Yemen’s HSA Group, on Thursday, became the first private entity to pledge funds for a United Nations operation to avoid an oil spill from a tanker stranded off the coast of Yemen, as the UN urgently tries to secure an initial requirement of $80 million, Reuters reports.
The international organisation, which has so far raised over $60 million, has warned that the “Safer”, stranded since 2015 off a Red Sea oil terminal, could spill four times as much oil as the 1989 Exxon Valdez disaster near Alaska.
HSA, Yemen’s largest private company, announced a $1.2 million donation towards initially offloading the tanker, which holds 1.1 million barrels.
“Given that there remains a large funding shortfall, and time is running out, HSA believes that the private sector must step forward,” Nabil Hayel Saeed Anam, Managing Director of HSA’s Yemen operations, said in a statement.

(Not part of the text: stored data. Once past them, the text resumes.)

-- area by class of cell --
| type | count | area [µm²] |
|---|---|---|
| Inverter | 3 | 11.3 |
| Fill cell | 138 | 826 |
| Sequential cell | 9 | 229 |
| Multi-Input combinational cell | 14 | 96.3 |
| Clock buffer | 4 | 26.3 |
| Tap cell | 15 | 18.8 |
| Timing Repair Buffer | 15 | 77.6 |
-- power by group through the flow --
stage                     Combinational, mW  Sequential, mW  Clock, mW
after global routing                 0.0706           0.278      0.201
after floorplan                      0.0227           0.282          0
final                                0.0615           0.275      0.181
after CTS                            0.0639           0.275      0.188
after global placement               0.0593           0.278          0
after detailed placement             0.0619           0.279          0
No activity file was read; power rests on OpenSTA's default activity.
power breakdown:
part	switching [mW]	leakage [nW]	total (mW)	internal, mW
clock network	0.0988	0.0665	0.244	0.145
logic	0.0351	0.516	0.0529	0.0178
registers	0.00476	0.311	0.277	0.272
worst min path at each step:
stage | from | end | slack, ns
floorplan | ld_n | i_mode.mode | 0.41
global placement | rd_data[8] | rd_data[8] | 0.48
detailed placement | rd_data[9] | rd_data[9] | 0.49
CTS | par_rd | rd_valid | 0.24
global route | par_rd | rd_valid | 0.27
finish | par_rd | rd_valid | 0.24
==> config.mk <==
export PLATFORM = sky130hd
export DESIGN_NAME = async_byte_rx
export DESIGN_NICKNAME = d
export VERILOG_FILES = /design/src/rtl/async_byte_rx_pkg.sv /design/src/rtl/rx_tick_gen.sv /design/src/rtl/rx_control.sv /design/src/rtl/rx_datapath.sv /design/src/rtl/async_byte_rx.sv
export SDC_FILE = /design/constraint.sdc
export NUM_CORES = 1
export LEC_CHECK = 0
export BUFFER_PORTS_ARGS = -buffer_cell sky130_fd_sc_hd__clkbuf_2
export CORE_MARGIN = 2
export CORE_UTILIZATION = 45
export CTS_CLUSTER_SIZE = 14
export DETAILED_ROUTE_END_ITERATION = 12
export PLACE_DENSITY = 0.69
export SLEW_MARGIN = 20
export SYNTH_ARGS = -nofsm -noshare
export SYNTH_HDL_FRONTEND = slang
export SYNTH_SLANG_ARGS = --single-unit
==> constraint.sdc <==
create_clock -name clk -period 2.9 [get_ports clk]
set_input_delay 0.145 -clock clk [delete_from_list [all_inputs] [get_ports clk]]
set_output_delay 0.145 -clock clk [all_outputs]
set_load 0.02 [all_outputs]
==> src/rtl/async_byte_rx_pkg.sv <==
package async_byte_rx_pkg;

  localparam int OVERSAMPLE = 16;
  localparam int CNT_W      = 4;

  typedef struct packed {
    logic startFrame;
    logic shiftBit;
    logic checkParity;
    logic finishFrame;
  } rxStrobe_t;

endpackage

==> src/rtl/rx_tick_gen.sv <==
module rx_tick_gen #(
  parameter int DIV = 813
) (
  input  logic clk,
  input  logic rstN,
  output logic tick
);
  generate
    if (DIV <= 1) begin : g_every
      assign tick = 1'b1;
    end else begin : g_div
      localparam int W = $clog2(DIV);
      localparam logic [W-1:0] LAST = W'(DIV - 1);
      logic [W-1:0] divCnt;
      always_ff @(posedge clk) begin
        if (!rstN) divCnt <= '0;
        else if (divCnt == LAST) divCnt <= '0;
        else divCnt <= divCnt + 1'b1;
      end
      assign tick = (divCnt == LAST);
    end
  endgenerate
endmodule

The UN has raised $64 million, including the HSA pledge, and more than $142,000 through a public crowd-funding drive initiated in June and which will be re-launched later this month, a UN spokesperson told Reuters in response to a query.
Yemen: Abandoned tanker sinks causing oil spill in Gulf of Aden
The crowd-funding campaign had aimed to raise $5 million towards the plan to transfer the oil to a safe temporary vessel before winter seas increase the risk of a break up.

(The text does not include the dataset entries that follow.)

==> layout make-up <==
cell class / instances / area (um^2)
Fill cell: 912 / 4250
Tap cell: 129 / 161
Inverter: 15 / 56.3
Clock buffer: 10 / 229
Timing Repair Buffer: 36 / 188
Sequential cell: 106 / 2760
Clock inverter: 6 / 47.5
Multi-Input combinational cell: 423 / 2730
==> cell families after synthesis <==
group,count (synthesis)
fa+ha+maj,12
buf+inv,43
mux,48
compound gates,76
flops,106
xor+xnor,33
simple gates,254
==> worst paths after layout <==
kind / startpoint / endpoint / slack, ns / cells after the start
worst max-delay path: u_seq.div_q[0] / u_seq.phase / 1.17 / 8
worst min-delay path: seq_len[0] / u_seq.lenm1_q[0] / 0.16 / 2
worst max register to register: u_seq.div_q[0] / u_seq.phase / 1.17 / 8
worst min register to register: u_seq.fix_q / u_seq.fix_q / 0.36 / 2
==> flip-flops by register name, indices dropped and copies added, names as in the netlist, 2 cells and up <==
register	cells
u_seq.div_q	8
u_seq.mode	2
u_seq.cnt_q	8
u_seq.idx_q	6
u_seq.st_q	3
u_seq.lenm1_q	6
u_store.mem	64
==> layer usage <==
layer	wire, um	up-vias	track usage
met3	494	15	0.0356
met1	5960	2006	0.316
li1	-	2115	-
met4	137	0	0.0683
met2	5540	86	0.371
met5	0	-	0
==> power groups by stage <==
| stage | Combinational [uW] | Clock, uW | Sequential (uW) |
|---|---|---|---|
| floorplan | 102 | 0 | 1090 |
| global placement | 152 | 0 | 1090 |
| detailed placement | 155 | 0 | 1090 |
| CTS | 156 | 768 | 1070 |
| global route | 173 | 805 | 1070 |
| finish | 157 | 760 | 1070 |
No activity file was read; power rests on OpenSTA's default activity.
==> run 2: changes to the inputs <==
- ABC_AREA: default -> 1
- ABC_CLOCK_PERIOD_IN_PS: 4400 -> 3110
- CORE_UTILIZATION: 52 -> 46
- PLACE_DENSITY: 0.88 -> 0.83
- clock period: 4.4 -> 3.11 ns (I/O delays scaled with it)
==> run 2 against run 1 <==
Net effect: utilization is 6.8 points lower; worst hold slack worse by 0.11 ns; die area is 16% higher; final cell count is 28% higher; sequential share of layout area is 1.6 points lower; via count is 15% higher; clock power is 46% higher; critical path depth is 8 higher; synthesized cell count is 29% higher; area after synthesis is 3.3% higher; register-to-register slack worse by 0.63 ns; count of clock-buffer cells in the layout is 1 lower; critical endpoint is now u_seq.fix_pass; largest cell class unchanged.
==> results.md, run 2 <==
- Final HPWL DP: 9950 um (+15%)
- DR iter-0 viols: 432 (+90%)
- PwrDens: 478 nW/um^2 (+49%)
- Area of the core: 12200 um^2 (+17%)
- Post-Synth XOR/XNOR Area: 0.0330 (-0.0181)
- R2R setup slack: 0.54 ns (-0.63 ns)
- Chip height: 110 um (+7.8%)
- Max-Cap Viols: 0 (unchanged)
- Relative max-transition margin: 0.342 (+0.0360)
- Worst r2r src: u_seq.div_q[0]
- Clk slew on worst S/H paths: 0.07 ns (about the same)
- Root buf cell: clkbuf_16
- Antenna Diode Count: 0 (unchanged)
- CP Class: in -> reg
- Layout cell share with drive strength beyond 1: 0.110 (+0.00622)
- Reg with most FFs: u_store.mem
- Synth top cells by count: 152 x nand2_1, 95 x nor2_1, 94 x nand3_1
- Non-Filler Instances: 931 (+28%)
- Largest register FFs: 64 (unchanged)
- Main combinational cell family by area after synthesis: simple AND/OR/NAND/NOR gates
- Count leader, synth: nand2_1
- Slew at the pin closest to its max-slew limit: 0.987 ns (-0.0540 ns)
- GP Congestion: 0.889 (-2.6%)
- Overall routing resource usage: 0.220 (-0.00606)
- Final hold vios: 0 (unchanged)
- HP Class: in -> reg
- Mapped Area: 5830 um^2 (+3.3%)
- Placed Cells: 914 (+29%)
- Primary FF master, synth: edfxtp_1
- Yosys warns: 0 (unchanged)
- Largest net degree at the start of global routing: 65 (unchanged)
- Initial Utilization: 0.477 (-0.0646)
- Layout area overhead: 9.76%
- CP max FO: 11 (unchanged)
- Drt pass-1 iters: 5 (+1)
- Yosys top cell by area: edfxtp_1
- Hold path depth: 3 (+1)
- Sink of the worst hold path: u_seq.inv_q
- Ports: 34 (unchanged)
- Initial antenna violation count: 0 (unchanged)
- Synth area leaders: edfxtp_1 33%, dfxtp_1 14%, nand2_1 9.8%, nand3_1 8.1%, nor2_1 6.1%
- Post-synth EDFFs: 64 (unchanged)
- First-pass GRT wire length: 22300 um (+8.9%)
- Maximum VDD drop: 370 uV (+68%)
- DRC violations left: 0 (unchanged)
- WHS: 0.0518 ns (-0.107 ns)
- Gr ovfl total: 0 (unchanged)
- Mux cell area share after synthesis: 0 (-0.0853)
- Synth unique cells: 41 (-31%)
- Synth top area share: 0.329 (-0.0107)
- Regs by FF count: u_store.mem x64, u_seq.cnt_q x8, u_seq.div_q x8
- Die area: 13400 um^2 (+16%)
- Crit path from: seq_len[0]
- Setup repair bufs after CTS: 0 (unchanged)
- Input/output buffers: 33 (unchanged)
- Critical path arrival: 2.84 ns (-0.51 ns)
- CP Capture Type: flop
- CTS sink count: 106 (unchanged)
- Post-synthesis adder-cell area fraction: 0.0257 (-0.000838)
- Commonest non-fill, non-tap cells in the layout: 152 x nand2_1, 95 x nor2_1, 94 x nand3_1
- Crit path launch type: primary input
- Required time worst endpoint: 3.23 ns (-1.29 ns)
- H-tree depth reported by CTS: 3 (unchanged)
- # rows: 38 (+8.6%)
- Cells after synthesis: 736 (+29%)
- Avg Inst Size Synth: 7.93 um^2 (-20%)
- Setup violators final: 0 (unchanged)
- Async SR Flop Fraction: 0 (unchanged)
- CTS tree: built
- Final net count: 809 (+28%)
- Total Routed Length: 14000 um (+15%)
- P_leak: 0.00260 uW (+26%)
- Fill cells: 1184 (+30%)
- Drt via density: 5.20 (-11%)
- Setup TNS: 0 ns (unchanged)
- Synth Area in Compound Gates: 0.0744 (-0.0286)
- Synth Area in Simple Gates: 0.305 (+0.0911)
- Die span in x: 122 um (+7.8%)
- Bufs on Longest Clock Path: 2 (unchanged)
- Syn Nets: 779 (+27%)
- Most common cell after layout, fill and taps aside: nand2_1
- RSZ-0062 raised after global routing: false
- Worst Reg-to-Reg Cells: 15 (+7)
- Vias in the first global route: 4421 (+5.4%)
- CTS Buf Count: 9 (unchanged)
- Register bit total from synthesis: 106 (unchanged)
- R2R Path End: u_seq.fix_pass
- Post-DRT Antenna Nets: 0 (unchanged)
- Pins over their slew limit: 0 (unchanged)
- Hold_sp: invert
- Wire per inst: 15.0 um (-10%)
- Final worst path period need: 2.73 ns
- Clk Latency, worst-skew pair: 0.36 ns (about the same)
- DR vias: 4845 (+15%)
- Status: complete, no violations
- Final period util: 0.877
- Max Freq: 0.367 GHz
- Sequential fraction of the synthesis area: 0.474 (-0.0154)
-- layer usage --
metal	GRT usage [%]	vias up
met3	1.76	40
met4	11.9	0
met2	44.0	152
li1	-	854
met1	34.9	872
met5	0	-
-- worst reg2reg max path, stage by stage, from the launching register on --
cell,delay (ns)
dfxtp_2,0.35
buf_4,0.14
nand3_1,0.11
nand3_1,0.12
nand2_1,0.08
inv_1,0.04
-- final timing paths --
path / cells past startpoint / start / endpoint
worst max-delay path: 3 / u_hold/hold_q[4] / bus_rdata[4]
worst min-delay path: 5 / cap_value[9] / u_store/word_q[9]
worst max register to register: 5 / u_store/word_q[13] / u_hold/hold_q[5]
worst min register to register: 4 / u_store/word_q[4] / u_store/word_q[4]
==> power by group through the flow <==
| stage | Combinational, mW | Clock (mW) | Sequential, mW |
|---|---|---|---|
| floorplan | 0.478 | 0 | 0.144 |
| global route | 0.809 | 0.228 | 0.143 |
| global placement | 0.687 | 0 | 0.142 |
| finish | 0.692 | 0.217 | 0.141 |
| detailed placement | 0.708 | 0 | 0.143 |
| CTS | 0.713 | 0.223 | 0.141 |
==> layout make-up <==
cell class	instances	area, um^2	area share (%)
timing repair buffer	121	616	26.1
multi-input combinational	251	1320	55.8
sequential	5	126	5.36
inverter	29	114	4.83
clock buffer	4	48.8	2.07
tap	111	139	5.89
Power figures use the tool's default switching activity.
===== config.mk =====
export PLATFORM = sky130hd
export DESIGN_NAME = hbridge_gate_seq
export DESIGN_NICKNAME = d
export VERILOG_FILES = /design/src/rtl/hb_pkg.sv /design/src/rtl/hb_in_stage.sv /design/src/rtl/hb_leg.sv /design/src/rtl/hbridge_gate_seq.sv
export SDC_FILE = /design/constraint.sdc
export NUM_CORES = 1
export LEC_CHECK = 0
export BUFFER_PORTS_ARGS = -buffer_cell sky130_fd_sc_hd__buf_4
export CAP_MARGIN = 20
export CELL_PAD_IN_SITES_DETAIL_PLACEMENT = 0
export CELL_PAD_IN_SITES_GLOBAL_PLACEMENT = 1
export CORE_MARGIN = 2
export CORE_UTILIZATION = 42
export DETAILED_ROUTE_END_ITERATION = 6
export PLACE_DENSITY = 0.82
export SYNTH_ARGS = -nofsm -noshare
export SYNTH_HDL_FRONTEND = slang
export SYNTH_HIERARCHICAL = 1
export SYNTH_SLANG_ARGS = --single-unit

===== constraint.sdc =====
create_clock -name clk -period 2 [get_ports clk]
set_input_delay 0.3 -clock clk [delete_from_list [all_inputs] [get_ports clk]]
set_output_delay 0.3 -clock clk [all_outputs]
set_load 0.05 [all_outputs]

===== src/rtl/hb_pkg.sv =====
package hb_pkg;
  typedef struct packed {
    logic hi;
    logic lo;
  } leg_req_t;

  localparam int NUM_LEGS = 2;
  localparam int LEG_POL  = 0;  // S1 high, S2 low
  localparam int LEG_AMP  = 1;  // S3 high, S4 low
endpackage


===== src/rtl/hb_in_stage.sv =====
module hb_in_stage
  import hb_pkg::*;
(
  input  logic                      clk,
  input  logic                      rst,
  input  logic                      pwm_in,
  input  logic                      pwm_n_in,
  input  logic                      pol_in,
  input  logic                      pol_n_in,
  output leg_req_t [NUM_LEGS-1:0]   req_o
);
  logic     pwm_r, pwm_n_r;
  leg_req_t pol_eff;

  always_ff @(posedge clk) begin
    if (rst) begin
      pwm_r   <= 1'b0;
      pwm_n_r <= 1'b0;
      pol_eff <= '0;
    end else begin
      pwm_r   <= pwm_in;
      pwm_n_r <= pwm_n_in;
      // polarity is only taken while the incoming pulse is inactive
      if (!pwm_in) begin
        pol_eff.hi <= pol_in;
        pol_eff.lo <= pol_n_in;
      end
    end
  end

  always_comb begin
    req_o[LEG_POL] = pol_eff;
    // positive half: pulse drives low switch (S4), negative half: high switch (S3)
    req_o[LEG_AMP].hi = pol_eff.hi ? pwm_n_r : pwm_r;
    req_o[LEG_AMP].lo = pol_eff.hi ? pwm_r   : pwm_n_r;
  end


  pol_hold_chk: assert property (@(posedge clk) disable iff (rst)
    !$stable(pol_eff) |-> !pwm_r);
endmodule


===== src/rtl/hb_leg.sv =====
module hb_leg
  import hb_pkg::*;
#(
  parameter int DT_W = 8
) (
  input  logic            clk,
  input  logic            rst,
  input  leg_req_t        req,
  input  logic [DT_W-1:0] dead,
  output logic            gate_hi,
  output logic            gate_lo,
  output logic            forbid
);
  localparam logic [DT_W-1:0] CNT_MAX = {DT_W{1'b1}};

  logic [DT_W-1:0] off_cnt;
  logic            off_ok;
  logic            hi_nxt, lo_nxt;

  always_comb begin
    forbid = req.hi & req.lo;
    off_ok = (off_cnt >= dead);
    hi_nxt = req.hi & ~req.lo & (gate_hi | (~gate_lo & off_ok));
    lo_nxt = req.lo & ~req.hi & (gate_lo | (~gate_hi & off_ok));
  end

  always_ff @(posedge clk) begin
    if (rst) begin
      gate_hi <= 1'b0;
      gate_lo <= 1'b0;
      off_cnt <= '0;
    end else begin
      gate_hi <= hi_nxt;
      gate_lo <= lo_nxt;
      if (gate_hi | gate_lo)
        off_cnt <= '0;
      else if (off_cnt != CNT_MAX)
        off_cnt <= off_cnt + 1'b1;
    end
  end


  shoot_through_chk: assert property (@(posedge clk) disable iff (rst)
    !(gate_hi && gate_lo));

  hi_gap_chk: assert property (@(posedge clk) disable iff (rst)
    $rose(gate_hi) |-> !$past(gate_lo));

  lo_gap_chk: assert property (@(posedge clk) disable iff (rst)
    $rose(gate_lo) |-> !$past(gate_hi));

  forbid_off_chk: assert property (@(posedge clk) disable iff (rst)
    forbid |=> (!gate_hi && !gate_lo));
endmodule


===== src/rtl/hbridge_gate_seq.sv =====
module hbridge_gate_seq
  import hb_pkg::*;
#(
  parameter int DT_W = 8
) (
  input  logic            clk,
  input  logic            rst,
  input  logic            pwm_in,
  input  logic            pwm_n_in,
  input  logic            pol_in,
  input  logic            pol_n_in,
  input  logic [DT_W-1:0] dead_cnt,
  output logic            gate_s1,
  output logic            gate_s2,
  output logic            gate_s3,
  output logic            gate_s4,
  output logic            fault
);
  leg_req_t [NUM_LEGS-1:0] req;
  logic     [NUM_LEGS-1:0] g_hi, g_lo, forbid;

  hb_in_stage u_in (
    .clk      (clk),
    .rst      (rst),
    .pwm_in   (pwm_in),
    .pwm_n_in (pwm_n_in),
    .pol_in   (pol_in),
    .pol_n_in (pol_n_in),
    .req_o    (req)
  );

  for (genvar i = 0; i < NUM_LEGS; i++) begin : g_leg
    hb_leg #(.DT_W(DT_W)) u_leg (
      .clk     (clk),
      .rst     (rst),
      .req     (req[i]),
      .dead    (dead_cnt),
      .gate_hi (g_hi[i]),
      .gate_lo (g_lo[i]),
      .forbid  (forbid[i])
    );
  end

  always_ff @(posedge clk) begin
    if (rst) fault <= 1'b0;
    else     fault <= |forbid;
  end

  assign gate_s1 = g_hi[LEG_POL];
  assign gate_s2 = g_lo[LEG_POL];
  assign gate_s3 = g_hi[LEG_AMP];
  assign gate_s4 = g_lo[LEG_AMP];


  fault_raise_chk: assert property (@(posedge clk) disable iff (rst)
    (|forbid) |=> fault);

  bridge_short_chk: assert property (@(posedge clk) disable iff (rst)
    !(gate_s1 && gate_s2) && !(gate_s3 && gate_s4));
endmodule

The UN would then arrange long-term replacement storage. The entire operation requires $144 million.
Russell Geekie, a spokesperson for the top UN official in Yemen, told Reuters the organisation hoped HSA’s contribution would serve as a catalyst for other private entities.
He said $9-$10 million had been disbursed by donors for the operation, so far. “The United Nations asks donors that have pledged funds to disburse them urgently and others that are in a position to contribute to do so as soon as possible.”
The “Safer” threatens an environmental disaster for Yemen, which is already grappling with a dire humanitarian crisis due to a seven-year war, and across the Red Sea. The UN says the cost of a clean-up alone would be $20 billion.